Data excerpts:
===== config.mk =====
export PLATFORM = sky130hd
export DESIGN_NAME = axi_read_burst_splitter
export DESIGN_NICKNAME = d
export VERILOG_FILES = /design/src/rtl/axi_read_pkg.sv /design/src/rtl/axi_read_burst_splitter.sv
export SDC_FILE = /design/constraint.sdc
export NUM_CORES = 1
export LEC_CHECK = 0
export ABC_AREA = 1
export BUFFER_PORTS_ARGS = -buffer_cell sky130_fd_sc_hd__clkbuf_2
export CORE_MARGIN = 5
export CORE_UTILIZATION = 32
export CTS_CLUSTER_DIAMETER = 200
export DETAILED_ROUTE_END_ITERATION = 8
export GPL_ROUTABILITY_DRIVEN = 0
export PLACE_DENSITY = 0.54
export SKIP_CTS_REPAIR_TIMING = 1
export SLEW_MARGIN = 20
export SYNTH_ARGS = -nofsm -noshare
export SYNTH_HDL_FRONTEND = slang
export SYNTH_SLANG_ARGS = --single-unit

===== constraint.sdc =====
create_clock -name CLK -period 4.82 [get_ports CLK]
set_clock_uncertainty 0.15 [all_clocks]
set_input_delay 0.241 -clock CLK [delete_from_list [all_inputs] [get_ports CLK]]
set_output_delay 0.241 -clock CLK [all_outputs]
set_load 0.01 [all_outputs]

===== src/rtl/axi_read_pkg.sv =====
// Shared AXI read-side definitions: splitter FSM encoding, 4 KB page size, burst type, beat-size helper.
// Latency: n/a (package only).
// Backpressure: n/a (package only).
package axi_read_pkg;

    // AXI forbids a burst from crossing a 4 KB page
    localparam int unsigned AXI_4K_BYTES = 4096;

    // ARBURST encoding for incrementing bursts
    localparam logic [1:0] ARBURST_INCR = 2'b01;

    // Splitter control states
    typedef enum logic [1:0] {
        ST_IDLE  = 2'd0,
        ST_CALC  = 2'd1,
        ST_ISSUE = 2'd2
    } split_state_e;

    // log2 of the bytes-per-beat value; also gives the ARSIZE encoding
    function automatic int unsigned beat_shift(input int unsigned bpb);
        int unsigned s;
        s = 0;
        while ((32'd1 << s) < bpb) begin
            s = s + 1;
        end
        return s;
    endfunction

endpackage


===== src/rtl/axi_read_burst_splitter.sv =====
// Splits one linear read request into AXI INCR bursts (<= MAX_BURST_BEATS, never crossing 4 KB).
// Latency: first command two cycles after accept; one command per two cycles thereafter.
// Backpressure: command fields held stable while cmd_ready is low; no new request accepted while busy.
module axi_read_burst_splitter
    import axi_read_pkg::*;
#(
    parameter int C_AXI_ADDR_WIDTH  = 32,
    parameter int C_AXI_DATA_WIDTH  = 128,
    parameter int MAX_BURST_BEATS   = 256,
    parameter int C_REQ_BEATS_WIDTH = 24
) (
    input  logic                         CLK,
    input  logic                         RST,
    input  logic                         req_valid,
    output logic                         req_ready,
    input  logic [C_AXI_ADDR_WIDTH-1:0]  req_addr,
    input  logic [C_REQ_BEATS_WIDTH-1:0] req_beats,
    output logic                         cmd_valid,
    input  logic                         cmd_ready,
    output logic [C_AXI_ADDR_WIDTH-1:0]  cmd_addr,
    output logic [7:0]                   cmd_len,
    output logic                         cmd_last,
    output logic                         busy,
    output logic                         done
);

    localparam int unsigned BPB      = C_AXI_DATA_WIDTH / 8;
    localparam int unsigned LOG2_BPB = beat_shift(BPB);

    // Clears the sub-beat address bits so every burst starts beat-aligned
    localparam logic [C_AXI_ADDR_WIDTH-1:0] ALIGN_MASK = ~(C_AXI_ADDR_WIDTH'(BPB - 1));
    localparam logic [12:0]                 PAGE_BYTES = 13'(AXI_4K_BYTES);
    localparam logic [12:0]                 MAX_LIM    = 13'(MAX_BURST_BEATS);

    split_state_e                 state_q,     state_d;
    logic [C_AXI_ADDR_WIDTH-1:0]  cur_addr_q,  cur_addr_d;
    logic [C_REQ_BEATS_WIDTH-1:0] rem_q,       rem_d;
    logic [8:0]                   burst_q,     burst_d;
    logic                         cmd_valid_q, cmd_valid_d;
    logic [C_AXI_ADDR_WIDTH-1:0]  cmd_addr_q,  cmd_addr_d;
    logic [7:0]                   cmd_len_q,   cmd_len_d;
    logic                         cmd_last_q,  cmd_last_d;
    logic                         done_q,      done_d;

    logic [12:0] to_bnd;
    logic [12:0] lim;
    logic [8:0]  burst_calc;

    // Burst size: smallest of remaining beats, the burst cap and beats left in the current 4 KB page
    always_comb begin
        to_bnd     = (PAGE_BYTES - {1'b0, cur_addr_q[11:0]}) >> LOG2_BPB;
        lim        = (to_bnd < MAX_LIM) ? to_bnd : MAX_LIM;
        burst_calc = (32'(rem_q) < 32'(lim)) ? 9'(rem_q) : 9'(lim);
    end

    // Next-state and command register updates
    always_comb begin
        state_d     = state_q;
        cur_addr_d  = cur_addr_q;
        rem_d       = rem_q;
        burst_d     = burst_q;
        cmd_valid_d = cmd_valid_q;
        cmd_addr_d  = cmd_addr_q;
        cmd_len_d   = cmd_len_q;
        cmd_last_d  = cmd_last_q;
        done_d      = 1'b0;

        case (state_q)
            ST_IDLE: begin
                if (req_valid) begin
                    cur_addr_d = req_addr & ALIGN_MASK;
                    rem_d      = req_beats;
                    if (req_beats == '0) begin
                        // Zero-length request completes immediately without a command
                        done_d = 1'b1;
                    end else begin
                        state_d = ST_CALC;
                    end
                end
            end

            ST_CALC: begin
                burst_d     = burst_calc;
                cmd_addr_d  = cur_addr_q;
                cmd_len_d   = 8'(burst_calc - 9'd1);
                cmd_last_d  = (32'(burst_calc) == 32'(rem_q));
                cmd_valid_d = 1'b1;
                state_d     = ST_ISSUE;
            end

            ST_ISSUE: begin
                if (cmd_ready) begin
                    cmd_valid_d = 1'b0;
                    // Address advance wraps modulo the address width
                    cur_addr_d  = cur_addr_q + (C_AXI_ADDR_WIDTH'(burst_q) << LOG2_BPB);
                    rem_d       = rem_q - C_REQ_BEATS_WIDTH'(burst_q);
                    if (cmd_last_q) begin
                        done_d  = 1'b1;
                        state_d = ST_IDLE;
                    end else begin
                        state_d = ST_CALC;
                    end
                end
            end

            default: begin
                state_d     = ST_IDLE;
                cmd_valid_d = 1'b0;
            end
        endcase
    end

    // State registers with synchronous reset; reset abandons any in-flight request
    always_ff @(posedge CLK) begin
        if (RST) begin
            state_q     <= ST_IDLE;
            cur_addr_q  <= '0;
            rem_q       <= '0;
            burst_q     <= '0;
            cmd_valid_q <= 1'b0;
            cmd_addr_q  <= '0;
            cmd_len_q   <= '0;
            cmd_last_q  <= 1'b0;
            done_q      <= 1'b0;
        end else begin
            state_q     <= state_d;
            cur_addr_q  <= cur_addr_d;
            rem_q       <= rem_d;
            burst_q     <= burst_d;
            cmd_valid_q <= cmd_valid_d;
            cmd_addr_q  <= cmd_addr_d;
            cmd_len_q   <= cmd_len_d;
            cmd_last_q  <= cmd_last_d;
            done_q      <= done_d;
        end
    end

    assign req_ready = (state_q == ST_IDLE);
    assign busy      = (state_q != ST_IDLE);
    assign cmd_valid = cmd_valid_q;
    assign cmd_addr  = cmd_addr_q;
    assign cmd_len   = cmd_len_q;
    assign cmd_last  = cmd_last_q;
    assign done      = done_q;

endmodule


Word-level counts from Yosys, hierarchy flattened --
Cells that the tools add are included.
Storage, ports and cells: word-level logic and storage cells 49, register bits after elaboration 110, output and inout bits 45
Cells by class: mux-type cells 20, add/subtract/negate cells 4, bitwise logic cells 1, equality and inequality tests 6, reduce and logical (&&, ||, !) cells 7, magnitude comparators 2
Operators by type and width (number):
- two-way mux 32 bit | 2
- one-hot mux 32 bit (2 select lines) | 1
- two-way mux 24 bit | 2
- one-hot mux 24 bit (2 select lines) | 1
- adder 32 x 13 -> 32 bit | 1
- == test 9 x 24 -> 1 bit | 1
- zero test 24 bit | 1
- less-than comparator 24 x 9 -> 1 bit | 1
- subtractor 24 x 9 -> 24 bit | 1
- two-way mux 9 bit | 2
- subtractor 13 x 12 -> 13 bit (first input constant) | 1
- less-than comparator 9 bit (second input constant) | 1
- subtractor 8 x 1 -> 8 bit (second input constant) | 1
- two-way mux 1 bit | 6
- two-way mux 2 bit | 3
- inequality test 2 bit (second input constant) | 3
- one-hot mux 2 bit (3 select lines) | 1
- AND reduction 3 bit | 2
- nonzero test 2 bit | 2
- one-hot mux 1 bit (3 select lines) | 1
- == test 2 x 1 -> 1 bit (second input constant) | 1
- == test 2 bit (second input constant) | 1
- zero test 2 bit | 1
- one-hot mux 1 bit (2 select lines) | 1
- other kinds (2) | 2

Depth between registers and ports, before layout --
Gate-level depths: netlist of run 1.
depth after elaboration 6, depth in mapped cells 26

Worst setup path before layout of run 1 --
No wires, ideal clock.
path type reg-to-reg, from register cur_addr_q[4], to register cmd_last_q, in the netlist cmd_last, setup slack 1806 ps, arrival time 2796 ps, data required time 4603 ps, stages on the path, launching flop included 26, clock period less this slack 3014 ps, path through dfxtp_1 -> inv_1 -> ha_1 -> nand2_1 -> nor2_2 -> nand2_4 -> inv_1 -> nor2_1 -> nor3_1 -> nor2_1 -> inv_1 -> ha_1 -> nand2_1 -> nor2_1 -> a211oi_1 -> nand2_2 -> nand2_4 -> nand2_4 -> buf_6 -> nand3_1 -> nand2_1 -> nor2_1 -> nand2_1 -> nor2_1 -> nand2_1 -> a21oi_2
On the way: longest elaborated chain between the ends 6
RTL lines:
- start: declaration | line axi_read_burst_splitter.sv:36 | logic [C_AXI_ADDR_WIDTH-1:0] cur_addr_q, cur_addr_d;
- start signal: assignment | line axi_read_burst_splitter.sv:127 | cur_addr_q <= cur_addr_d;
- subtractor 13 x 12 -> 13 bit * | line axi_read_burst_splitter.sv:51 | to_bnd = (PAGE_BYTES - {1'b0, cur_addr_q[11:0]}) >> LOG2_BPB;
- less-than comparator 9 bit | line axi_read_burst_splitter.sv:52 | lim = (to_bnd < MAX_LIM) ? to_bnd : MAX_LIM;
- two-way mux 9 bit * | line axi_read_burst_splitter.sv:52
- less-than comparator 24 x 9 -> 1 bit | line axi_read_burst_splitter.sv:53 | burst_calc = (32'(rem_q) < 32'(lim)) ? 9'(rem_q) : 9'(lim);
- two-way mux 9 bit * | line axi_read_burst_splitter.sv:53
- == test 9 x 24 -> 1 bit * | line axi_read_burst_splitter.sv:86 | cmd_last_d = (32'(burst_calc) == 32'(rem_q));
- end signal: assignment | line axi_read_burst_splitter.sv:133 | cmd_last_q <= cmd_last_d;
- end: declaration | line axi_read_burst_splitter.sv:42 | logic cmd_last_q, cmd_last_d;
Every way passes the cells marked *; elsewhere a longest branch is shown, timed or not. A chain may end at the register's enable or synchronous reset.

Final worst setup path of run 1 --
from register cur_addr_q[4], to register cmd_len_q[2], in the netlist cmd_len[2]
On the way: longest elaborated chain between the ends 6
RTL lines:
- subtractor 13 x 12 -> 13 bit * | line axi_read_burst_splitter.sv:51
- less-than comparator 9 bit | line axi_read_burst_splitter.sv:52
- two-way mux 9 bit * | line axi_read_burst_splitter.sv:52
- less-than comparator 24 x 9 -> 1 bit | line axi_read_burst_splitter.sv:53
- two-way mux 9 bit * | line axi_read_burst_splitter.sv:53
- subtractor 8 x 1 -> 8 bit * | line axi_read_burst_splitter.sv:85 | cmd_len_d = 8'(burst_calc - 9'd1);
- end signal: assignment | line axi_read_burst_splitter.sv:132 | cmd_len_q <= cmd_len_d;
- end: declaration | line axi_read_burst_splitter.sv:41 | logic [7:0] cmd_len_q, cmd_len_d;
Marks and branches as above.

## Description of the task
Exact reproduction is required. Give the lines of the data from its first line through the line containing "export CORE_UTILIZATION = 32", and no others.

## Written answer
===== config.mk =====
export PLATFORM = sky130hd
export DESIGN_NAME = axi_read_burst_splitter
export DESIGN_NICKNAME = d
export VERILOG_FILES = /design/src/rtl/axi_read_pkg.sv /design/src/rtl/axi_read_burst_splitter.sv
export SDC_FILE = /design/constraint.sdc
export NUM_CORES = 1
export LEC_CHECK = 0
export ABC_AREA = 1
export BUFFER_PORTS_ARGS = -buffer_cell sky130_fd_sc_hd__clkbuf_2
export CORE_MARGIN = 5
export CORE_UTILIZATION = 32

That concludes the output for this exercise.